Oltre a distinguere i tumori a basso rischio da quelli aggressivi, i risultati hanno anche evidenziato differenze nell’attività di geni chiave per la crescita tumorale.
“Questi risultati – riflettono Chiara Lanzuolo e Francesco Ferrari – aprono prospettive concrete per la medicina di precisione nel tumore prostatico. Se validata in ulteriori studi preclinici e clinici con i pazienti, la firma molecolare identificata potrebbe essere implementata nella pratica clinica. Potrebbe così aiutare urologi e oncologi a distinguere già alla diagnosi i tumori a basso rischio da quelli destinati a progredire, guidando decisioni terapeutiche sempre più precise e mirate e riducendo il rischio di sovra-trattamento. Le prossime ricerche si concentreranno sui pazienti già sottoposti a trattamenti farmacologici, con l’obiettivo di identificare chi può beneficiare maggiormente delle terapie disponibili e portare, potenzialmente, all'implementazione di questo test diagnostico nella pratica clinica”.
“Ci teniamo – concludono gli scienziati – a ringraziare Fondazione AIRC, senza il cui sostegno non sarebbe stato possibile questo studio, che rappresenta un esempio concreto di come la ricerca italiana possa contribuire al progresso della medicina di precisione. Ringraziamo anche i giovani ricercatori e ricercatrici come Valentina Rosti, Giovanni Lembo e Cristiano Petrini, che hanno avuto un ruolo cruciale nel garantire il successo dello studio”.
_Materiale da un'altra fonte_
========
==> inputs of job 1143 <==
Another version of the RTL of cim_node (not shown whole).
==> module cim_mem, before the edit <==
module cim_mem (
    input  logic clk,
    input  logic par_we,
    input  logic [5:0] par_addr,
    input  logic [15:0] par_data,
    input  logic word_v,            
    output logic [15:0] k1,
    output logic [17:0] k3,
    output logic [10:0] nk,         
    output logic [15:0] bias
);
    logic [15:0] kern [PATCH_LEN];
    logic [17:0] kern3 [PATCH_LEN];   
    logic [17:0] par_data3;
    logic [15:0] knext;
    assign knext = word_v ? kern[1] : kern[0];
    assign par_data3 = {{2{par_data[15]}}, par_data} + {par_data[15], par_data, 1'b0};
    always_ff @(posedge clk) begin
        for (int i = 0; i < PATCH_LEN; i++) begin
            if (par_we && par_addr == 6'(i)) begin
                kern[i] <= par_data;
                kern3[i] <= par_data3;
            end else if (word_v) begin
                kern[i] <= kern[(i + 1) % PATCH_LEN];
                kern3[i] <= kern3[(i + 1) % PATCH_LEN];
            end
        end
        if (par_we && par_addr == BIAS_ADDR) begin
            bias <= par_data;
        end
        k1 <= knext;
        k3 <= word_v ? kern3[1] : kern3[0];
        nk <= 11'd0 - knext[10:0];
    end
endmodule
This design comes from an exercise in tuning for small area on the open sky130 flow, not from production work.
Only simulation tests tie the RTL to the original design; equivalence was not proved.

==> flow/design.v (excerpt) <==
module nn_top #(
  parameter int data_w = 16,
  parameter int frac_w = 8
) (
  input  wire                clk,
  input  wire                rst_n,
  input  wire                in_valid_w1,
  input  wire                in_valid_w2,
  input  wire                in_valid_d,
  input  wire  [data_w-1:0]  weight1,
  input  wire  [data_w-1:0]  weight2,
  input  wire  [data_w-1:0]  data_point,
  output logic               out_valid,
  output logic [data_w-1:0]  out
);
  logic [15:0] w1 [0:11];
  logic [15:0] w2 [0:2];
  logic [15:0] d  [0:3];
  logic [3:0]  n_w1;
  logic [1:0]  n_w2;
  logic [2:0]  n_d;
  logic        b;
  logic        c2, c3, c4, c5, c6, c7, c8;
  logic [15:0] r, h;
  wire c0 = in_valid_d;
  wire c1 = b & ~in_valid_d;
  always_ff @(posedge clk or negedge rst_n) begin
    if (!rst_n) begin
      b  <= 1'b0;
      c2 <= 1'b0;
      c3 <= 1'b0;
      c4 <= 1'b0;
      c5 <= 1'b0;
      c6 <= 1'b0;
      c7 <= 1'b0;
      c8 <= 1'b0;
    end else begin
      b  <= in_valid_d;
      c2 <= c1;
      c3 <= c2;
      c4 <= c3;
      c5 <= c4;
      c6 <= c5;
      c7 <= c6;
      c8 <= c7;
    end
  end
  always_ff @(posedge clk or negedge rst_n) begin
    if (!rst_n) begin
      n_w1 <= 4'd0;
      n_w2 <= 2'd0;
      n_d  <= 3'd0;
    end else begin
      if (in_valid_w1 && n_w1 != 4'd12) n_w1 <= n_w1 + 4'd1;
      if (in_valid_w2 && n_w2 != 2'd3)  n_w2 <= n_w2 + 2'd1;
      if (in_valid_d  && n_d  != 3'd4)  n_d  <= n_d + 3'd1;
    end
  end
  always_ff @(posedge clk) begin
    if (in_valid_w1) begin
      for (int i = 0; i < 11; i++) w1[i] <= w1[i+1];
      w1[11] <= weight1;
    end
  end
  always_ff @(posedge clk) begin
    if (in_valid_w2) begin
      w2[0] <= w2[1];
      w2[1] <= w2[2];
      w2[2] <= weight2;
    end
  end
  always_ff @(posedge clk) begin
    if (in_valid_d) begin
      d[0] <= d[1];
      d[1] <= d[2];
      d[2] <= d[3];
      d[3] <= data_point;
    end
  end
  wire xa_d0 = c2 | c5;
  wire xa_h  = c4 & ~h[15];
  wire xa_d1 = ~(c2 | c4 | c5);
  wire xb_d2 = c2 | c5;
  wire xb_r  = (c4 | c7) & ~r[15];
  wire xb_d3 = ~(c2 | c4 | c5 | c7);
  ...
For scale: about 1600 cells after synthesis, about 70 I/O pins.
export LEC_CHECK = 0
export CAP_MARGIN = 20
export CORE_MARGIN = 2
export CORE_UTILIZATION = 40
export GPL_TIMING_DRIVEN = 0
export SLEW_MARGIN = 20
create_clock -name core_clock -period 12.0 [get_ports {clk}]
standard.sh (not shown) runs the stock make flow with config.mk's settings and CLKGATE_MAP_FILE= SYNTH_SCRIPT=/design/flow/synth_recipe.tcl, a recipe that flattens the netlist after the stock synthesis.
==> flow/flow/run.sh <==
#!/bin/bash
# Own flow: the standard layout, with an area-oriented resynthesis of the
# combinational logic (see my_synth.tcl). Each tool's output goes to a log here.
set -euo pipefail
W=$PWD
F=$W/flow
R=$W/orfs/results/$FLOW_PLATFORM/nn_top/base
LG=$W/orfs/logs/$FLOW_PLATFORM/nn_top/base

bash standard.sh synth > $W/log_synth_standard.txt 2>&1
cp $R/1_2_yosys.v $W/netlist_standard.v
cp $LG/1_2_yosys.log $W/log_yosys_standard.txt
python3 $F/regs.py list $W/netlist_standard.v > $W/regs_standard.txt

# 2. the area-oriented synthesis of the same RTL; its flip-flops get the
#    standard synthesis's instance names (checked one-to-one, same cell types)
sleep 1
choice=standard
if bash standard.sh SYNTH_SCRIPT=$F/my_synth.tcl do-yosys > $W/log_synth_area.txt 2>&1; then
  cp $LG/1_2_yosys.log $W/log_yosys_area.txt
  cp $R/1_2_yosys.v $W/netlist_area.v
  if [ -s $W/regs_standard.txt ] && python3 $F/regs.py rename $W/netlist_area.v $W/regs_standard.txt; then
    choice=area
  fi
fi
if [ $choice = area ]; then
  cp $W/netlist_area.v $R/1_2_yosys.v
else
  cp $W/netlist_standard.v $R/1_2_yosys.v
fi
echo "netlist used: $choice" > $W/synth_choice.txt
touch $R/1_2_yosys.v

# 3. the rest of the standard layout from that netlist, with the extra make
#    settings in layout_args.txt (one per line: smaller port buffers, CTS options)
args=()
if [ -f $F/layout_args.txt ]; then
  while IFS= read -r line; do
    [ -n "$line" ] && args+=("$line")
  done < $F/layout_args.txt
fi
bash standard.sh "${args[@]}" finish > $W/log_layout.txt 2>&1
==> flow/flow/abc_area_relaxed.script <==
strash
&get -n
&st
&dch
&nf -R 1000
&put
topo
dnsize -c
==> flow/flow/layout_args.txt <==
BUFFER_PORTS_ARGS=-buffer_cell sky130_fd_sc_hd__buf_1
CTS_ARGS=-sink_clustering_enable -repair_clock_nets -sink_clustering_size 20 -sink_clustering_max_diameter 70 -buf_list sky130_fd_sc_hd__clkbuf_8 -dont_use_dummy_load
Other scripts of this flow, unchanged in this note and not shown: flow/flow/my_synth.tcl, flow/flow/regs.py
Rerun with:
==> flow/flow/layout_args.txt (replaced) <==
BUFFER_PORTS_ARGS=-buffer_cell sky130_fd_sc_hd__buf_1
CTS_ARGS=-sink_clustering_enable -repair_clock_nets -sink_clustering_size 16 -sink_clustering_max_diameter 60 -buf_list sky130_fd_sc_hd__clkbuf_8 -dont_use_dummy_load
Settings changed: CORE_UTILIZATION 40 to 70, PLACE_DENSITY set to 0.8.
What happened: Cell count decreases by roughly a tenth. Flip-flop and latch count stays the same. Die area decreases by well over a third. Critical path depth decreases by 3. Utilization increases by 33 points. Setup slack degrades by 0.18 ns. Routed wire length increases slightly. Via count increases by a few percent. Non-clock buffer count decreases by 8. Maximum frequency decreases slightly. First-iteration DRC count increases by well over a third.
Rerun with:
==> flow/flow/abc_area_relaxed.script (replaced) <==
strash
dch -f
amap
topo
dnsize -c
Settings changed: CAP_MARGIN 20 to 5, CORE_UTILIZATION 70 to 40, PLACE_DENSITY 0.8 to unset, SLEW_MARGIN 20 to 5.
Outcome: The new run completed without violations; maximum frequency goes up by about 1.2%; setup slack improved by 0.14 ns; global-route usage goes down by 16 points; routed wire length goes up by about 2%; critical path depth goes down by 1; first-iteration DRC count goes down by about 13%; final area goes up by about 2.2%; sequential cell count stays the same; final cell count goes up by about 30%.

==> re-timing with driven ports <==
How much do the figures lean on ideal ports? The routed layouts below were timed once more, with nothing changed but the port constraints.
Step 1 assumes that a clkbuf_16 drives the clock port and a buf_2 every other input.
Step 2 moves the port delays by t, midway between the first and last clock arrival at a register: inputs arrive t later, outputs are due t later. That takes back most of the time a late clock gives input paths.
Slacks: ideal ports / drivers / drivers and shift; pairs: ideal ports / drivers.
run	t, ns	setup slack, ns	hold slack, ns	worst slew at a driven data input, ns	cell pins on the clock port's net
the first run	0.631	0.424 / 0.436 / -0.195	0.390 / 0.390 / 0.390	0.04	1
the second run	0.611	0.248 / 0.274 / -0.336	0.392 / 0.392 / 0.392	0.03	1
the third run	0.655	0.390 / 0.418 / -0.237	0.414 / 0.414 / 0.414	0.06	1
Met with ideal ports but missed after step 2: setup timing in every run listed. The setup slack of the third run, which loses most, moves by +0.028 ns with the drivers and by -0.627 ns with both steps.
This design comes from an exercise in tuning for small area on the open sky130 flow, not from production work.
The RTL was checked by simulation tests, not by an equivalence proof against the original design.
No activity file was given, so power comes from the tool's default toggle rates.

// miniCalc
module miniCalc
(
    input  wire       Clk,
    input  wire       rst,
    input  wire [7:0] switch,
    input  wire       btnPushLow,
    input  wire       btnPushHi,
    input  wire       btnExecute,
    input  wire       btnOutputHi,
    output wire [7:0] led,
    output wire [6:0] disp3,
    output wire [6:0] disp2,
    output wire [6:0] disp1,
    output wire [6:0] disp0
);
Settings: LEC_CHECK=0, CAP_MARGIN=20, CORE_MARGIN=2, CORE_UTILIZATION=75, PLACE_DENSITY=0.85, SLEW_MARGIN=20; clock period 24.0 ns.
standard.sh (not shown) runs the stock make flow with config.mk's settings and CLKGATE_MAP_FILE= SYNTH_SCRIPT=/design/flow/synth_recipe.tcl, a recipe that flattens the netlist after the stock synthesis.
==> flow/flow/run.sh <==
#!/bin/bash
# Own layout flow: the standard ORFS flow with an area-oriented
# combinational mapping in synthesis (my_synth.tcl, area.abc) and the
# smallest buffer on the ports. Each tool's output goes to a log file here.
set -euo pipefail
W=$(pwd)
F=$W/flow
ORFS=(-C "$FLOW_HOME" DESIGN_CONFIG="$FLOW_CONFIG" WORK_HOME="$W/orfs" CLKGATE_MAP_FILE= SYNTH_SCRIPT="$F/my_synth.tcl")

MY_ABC_SCRIPT="$F/area.abc" make "${ORFS[@]}" synth > "$W/synth.log" 2>&1
make "${ORFS[@]}" BUFFER_PORTS_ARGS="-buffer_cell sky130_fd_sc_hd__buf_1" CTS_ARGS="-sink_clustering_enable -repair_clock_nets -sink_clustering_size 10 -sink_clustering_max_diameter 40 -buf_list sky130_fd_sc_hd__clkbuf_4 -dont_use_dummy_load" finish > "$W/layout.log" 2>&1

R="$W/orfs/results/$FLOW_PLATFORM/miniCalc/base"
: # left out here: write the final layout as DEF
==> flow/flow/area.abc <==
strash
dch -f
amap
==> flow/flow/my_synth.tcl <==
# The standard flow's synthesis script (ORFS synth.tcl, then flattened and renamed as the
# standard synthesis does), with two changes to the combinational mapping only:
# extract_fa looks for full adders alone (its half adders end up as plain AND
# gates), and abc runs area.abc, an area-oriented mapping, instead of ORFS's
# script. Registers are mapped exactly as in the standard synthesis.
proc synth {args} { yosys synth -nofsm -noshare {*}$args }
proc extract_fa {args} { yosys extract_fa -fa }
proc abc {args} {
  set i [lsearch -exact $args -script]
  if { $i >= 0 } { lset args [expr { $i + 1 }] $::env(MY_ABC_SCRIPT) }
  yosys abc {*}$args
}
source $::env(SCRIPTS_DIR)/synth.tcl
# left out here: clear keep_hierarchy, flatten, clean up, hide names made inside functions, write 1_2_yosys.v
Next try:
CORE_UTILIZATION = 85   (was 75)
PLACE_DENSITY = 0.92   (was 0.85)
The new run aborted during 3_5_place_dp, error DPL-0033.
Synthesized area is unchanged.
Synthesized cell count stays the same.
“Prendere parte a questa ricerca – afferma Valentina Rosti, borsista del CNR e autrice co-corresponding dell’articolo – è stato per me un vero percorso di crescita: lavorare fianco a fianco con medici e bioinformatici in un progetto così interdisciplinare e contribuire a una ricerca che può avere un impatto concreto sulla vita dei pazienti è stato profondamente motivante”.